Ma ancora prima, voi dovete sapere, credo di aver ricevuto un imprinting: in ospedale tutte le mie tutine da neonato sferruzzate da mia madre erano a righe (e di certo non ha aiutato poi essere un botolo di nove mesi con un costume a righe gialle e nere che mi è valso per eoni il soprannome di “ape maya”).
Insomma, io e le righe abbiamo una lunga storia d’amore.

Però a quanto pare le righe hanno una lunga storia solo loro, io esigo questo libro.
Il signor autore ha raccolto tutta una serie di significati legati al tessuto a righe, dalla sua apparizione ai giorni nostri.
Dalla sua reputazione di tessuto del diavolo a elemento fashion.
Non poter distinguere lo sfondo dal primo piano era troppo per i medievali, era fatta proibizione di indossare tessuti di due colori (anche le fantasie a scacchi devo dire che non erano proprio proprio adorate, ma le righe hanno avuto la peggio), ci sono state lotte fra monaci per questioni di sai e divise bicolor.
Per anni poi è rimasto come simbolo di negatività, emarginazione: a righe vestivano i carcerati, le prostitute, i pazzi in manicomio, i marinai, i giullari di corte…
Pian piano poi la cosa è stata sdoganata, si vede che il fenomeno di mera esposizione è entrato in gioco.
E così il tessuto ha righe ha iniziato ad essere usato per indicare l’igiene, la biancheria, i costumi da bagno (ancora un ambito non ufficiale, per carità).
Fino ai giorni nostri, in cui è stato ampiamente riabilitato e sdoganato.

Ma pensiamoci un attimo, seriamente. Avete presente la sigla di Friends? Quando sono tutti sul divano davanti alla fontana? Sono tutti vestiti di bianco e nero, ma qual è una delle prime cose che si notano? Le calze a righe di Phoebe, prima ancora della sua cascata di riccioli biondi.
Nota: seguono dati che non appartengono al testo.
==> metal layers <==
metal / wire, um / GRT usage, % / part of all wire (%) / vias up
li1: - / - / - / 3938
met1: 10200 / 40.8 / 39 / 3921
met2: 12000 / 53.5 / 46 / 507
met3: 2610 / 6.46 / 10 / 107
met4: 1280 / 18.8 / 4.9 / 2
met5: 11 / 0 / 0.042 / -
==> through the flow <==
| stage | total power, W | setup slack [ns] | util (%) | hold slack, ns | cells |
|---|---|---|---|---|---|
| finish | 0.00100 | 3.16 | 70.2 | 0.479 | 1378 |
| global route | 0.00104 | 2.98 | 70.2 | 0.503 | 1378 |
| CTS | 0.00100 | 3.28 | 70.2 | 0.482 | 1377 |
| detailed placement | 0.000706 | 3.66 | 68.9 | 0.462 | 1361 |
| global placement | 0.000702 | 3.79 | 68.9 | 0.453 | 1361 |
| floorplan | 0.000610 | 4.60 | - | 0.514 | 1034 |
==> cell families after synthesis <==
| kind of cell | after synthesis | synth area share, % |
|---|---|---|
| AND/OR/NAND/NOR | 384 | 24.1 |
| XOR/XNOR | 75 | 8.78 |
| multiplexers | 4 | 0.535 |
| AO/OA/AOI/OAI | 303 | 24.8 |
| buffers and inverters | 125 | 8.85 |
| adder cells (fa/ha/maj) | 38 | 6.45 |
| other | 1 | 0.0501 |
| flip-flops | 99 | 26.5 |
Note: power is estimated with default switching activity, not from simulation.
**config.mk**
```make
export PLATFORM = sky130hd
export DESIGN_NAME = card_draw_scheduler_flat
export DESIGN_NICKNAME = d
export VERILOG_FILES = /design/src/rtl/card_draw_scheduler_if.sv /design/src/rtl/card_draw_scheduler.sv /design/src/flat_wrapper.sv
export SDC_FILE = /design/constraint.sdc
export NUM_CORES = 1
export LEC_CHECK = 0
export ABC_AREA = 0
export CAP_MARGIN = 20
export CORE_MARGIN = 3
export CORE_UTILIZATION = 50
export DETAILED_ROUTE_END_ITERATION = 7
export PLACE_DENSITY = 0.85
export SLEW_MARGIN = 40
export SYNTH_ARGS = -nofsm -noshare
export SYNTH_HDL_FRONTEND = slang
export SYNTH_SLANG_ARGS = --single-unit
```
**constraint.sdc**
```tcl
create_clock -name clk -period 3.3 [get_ports clk]
set_input_delay 0.66 -clock clk [delete_from_list [all_inputs] [get_ports clk]]
set_output_delay 0.66 -clock clk [all_outputs]
set_load 0.02 [all_outputs]
```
E poi Phoebe è, oltre alla mia preferita, quella decisamente stramba!
Per anni le calze a righe ad halloween erano appannaggio dei costumi delle streghe, poi sono passate nel guardaroba quotidiano di subculture alternative e un po’ outsider, e anche adesso un vestito a righe nel migliore dei casi fa “Parigi”, se non di nuovo “marinaro”…

Sono state sdoganate, sì, ma questo non vuol dire che passino inosservate!

PS
Sì, sì, adesso vanno di moda… parlo a te ragazzina che ti vesti a righe da secoli e ora quasi ti scoccia vederne ovunque. Ascolta una musa. Fai scorta ora, ora che puoi, ora che ce ne sono tonnellate, ora che te le tirano dietro (anche come prezzo), presto qualche altra cosa andrà di moda più delle righe e tu avrai di nuovo le tue righe esclusive… e un’importante scorta, perché quando andranno di moda i fiorellini color senape… tremo al solo pensiero!